Nearly six months prior to this particular moment, I gave birth to my second child – a little girl. A beautiful, healthy, perfect, full-term baby. A dead baby.
For reasons unknown to my limited human mind, God had called our sweet baby girl home before I had even had the opportunity to meet her and my life had been forever altered. My faith, being at the very core of my life, had been altered as well. There had never been a moment that I questioned my faith or doubted my belief in God but there had been a fracture in my relationship with Him. I knew that He was there but I could no longer feel His presence. We were no longer united, as we once had been, and regardless of how clearly I understood that it was not He who had moved, but I, I could not seem to realign myself with Him. I repeatedly tried and I repeatedly failed.
Therefore, when the priest spoke aloud the intention for a safe delivery of our newest parishioner, a precious baby girl who would be delivered the following day and that the mother would see the fruit of her labors, my heart hardened. Holding my two-year-old son’s hand, I was acutely aware of the absence of the six-month-old I should have been holding and vividly recalled the “fruit of my labors” as I imagined the tiny white casket that had been in that very church six months prior. It seemed as though my prayers for the safety of my own child and for the fruit of my labors had fallen on the deaf ears of God and it had become nearly impossible for me to pray.
At one time, prayer seemed to happen naturally for me throughout the day, simply rising from my thoughts to heaven and straight into God’s loving hands; but it was now a grand struggle to which I felt as though I accomplished no more than flinging a few disoriented thoughts to the ceiling before they tumbled back down to the floor at my feet and left me feeling completely, overwhelmingly alone.
With a mind full of distraction, I half-listened to the homily and contemplated the next step in my faith. With my hardened heart, I quickly came to the decision that this would be the last Mass I would attend. The longer I considered my decision as the Mass continued in the background of my thoughts, the more satisfaction I felt. What I was seeking in that moment of emotional turmoil was peace, and though I knew the decision I made would never bring me peace, it brought me control and control can be truly satisfying. Control was just what I felt I needed.
As I knelt mindlessly for the consecration, my thoughts still far away, a loud sound suddenly broke through the distraction in my mind.
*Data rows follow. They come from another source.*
$ cat src/rtl/riscv_pkg.sv
// riscv_pkg: shared core constants and the fetch FSM state type
package riscv_pkg;
  localparam int ILEN = 32;
  localparam logic [ILEN-1:0] NOP = 32'h00000013;
  typedef enum logic [1:0] {REQ, WAIT, HOLD} fetch_state_t;
endpackage

$ cat src/rtl/fetch_unit.sv
// fetch_unit: fetches one instruction per pc over a req/gnt/rvalid bus and holds it for decode
module fetch_unit #(
  parameter int N = 32,
  parameter logic [riscv_pkg::ILEN-1:0] NOP = riscv_pkg::NOP
) (
  input  logic                      clk,
  input  logic                      reset,
  input  logic [N-1:0]              pc,
  output logic                      pc_advance,
  output logic                      mem_req,
  output logic [N-1:0]              mem_addr,
  input  logic                      mem_gnt,
  input  logic                      mem_rvalid,
  input  logic [riscv_pkg::ILEN-1:0] mem_rdata,
  input  logic                      mem_err,
  output logic                      instr_valid,
  output logic [riscv_pkg::ILEN-1:0] instr,
  output logic [N-1:0]              instr_pc,
  output logic                      fetch_err,
  input  logic                      instr_ready,
  input  logic                      flush,
  output logic [31:0]               fetch_count
);
  import riscv_pkg::*;
  fetch_state_t state, state_n;
  logic [N-1:0] req_pc;
  logic drop, drop_n, aligned, ld, ld_err;
  assign aligned = pc[1:0] == 2'b00;
  assign mem_addr = pc;
  assign mem_req = !reset && state == REQ && aligned;
  assign instr_valid = state == HOLD && !flush;
  assign pc_advance = !reset && instr_valid && instr_ready;
  // Next state; flush wins, and a response seen while dropping is consumed so drop clears
  always_comb begin
    state_n = state;
    drop_n = drop;
    ld = 1'b0;
    ld_err = 1'b0;
    if (state == REQ) begin
      if (mem_req && mem_gnt) begin
        state_n = WAIT;
        drop_n = flush;
      end else if (!aligned && !flush) begin
        state_n = HOLD;
        ld = 1'b1;
        ld_err = 1'b1;
      end
    end else if (state == WAIT) begin
      if (mem_rvalid) begin
        state_n = (drop || flush) ? REQ : HOLD;
        drop_n = 1'b0;
        ld = !(drop || flush);
        ld_err = mem_err;
      end else if (flush) drop_n = 1'b1;
    end else if (flush || instr_ready) state_n = REQ;
  end
  // FSM state and drop flag
  always_ff @(posedge clk or posedge reset) begin
    if (reset) begin
      state <= REQ;
      drop <= 1'b0;
    end else begin
      state <= state_n;
      drop <= drop_n;
    end
  end
  // Request address capture, instruction holding register and accepted-instruction counter
  always_ff @(posedge clk or posedge reset) begin
    if (reset) begin
      req_pc <= '0;
      instr <= NOP;
      instr_pc <= '0;
      fetch_err <= 1'b0;
      fetch_count <= '0;
    end else begin
      if (mem_req && mem_gnt) req_pc <= pc;
      if (ld) begin
        instr <= ld_err ? NOP : mem_rdata;
        instr_pc <= state == REQ ? pc : req_pc;
        fetch_err <= ld_err;
      end
      if (pc_advance) fetch_count <= fetch_count + 32'd1;
    end
  end
endmodule
$ cat config.mk
export PLATFORM = sky130hd
export DESIGN_NAME = fetch_unit
export DESIGN_NICKNAME = d
export VERILOG_FILES = /design/src/rtl/riscv_pkg.sv /design/src/rtl/fetch_unit.sv
export SDC_FILE = /design/constraint.sdc
export NUM_CORES = 1
export LEC_CHECK = 0
export CAP_MARGIN = 25
export CORE_MARGIN = 8
export CORE_UTILIZATION = 49
export DETAILED_ROUTE_END_ITERATION = 10
export PLACE_DENSITY = 0.95
export REMOVE_ABC_BUFFERS = 1
export SYNTH_ARGS = -nofsm -noshare
export SYNTH_HDL_FRONTEND = slang
export SYNTH_SLANG_ARGS = --single-unit
$ cat constraint.sdc
create_clock -name clk -period 12.6 [get_ports clk]
set_clock_uncertainty 0.05 [all_clocks]
set_input_delay 1.89 -clock clk [delete_from_list [all_inputs] [get_ports clk]]
set_output_delay 1.89 -clock clk [all_outputs]
set_load 0.02 [all_outputs]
The bells.
A wonderful seminarian had once explained to me that the bells during Mass were telling us, “Jesus is here! Jesus is here!”, as they rang and that familiar proclamation pulled my mind back to the Mass.
My last Mass.
And just as quickly as my heart had hardened, it melted again. Jesus was there! Nothing short of His actual presence – body, blood, soul, and divinity – could have melted the heart that was as hard as mine had been.
Needless to say, that was not my last Mass.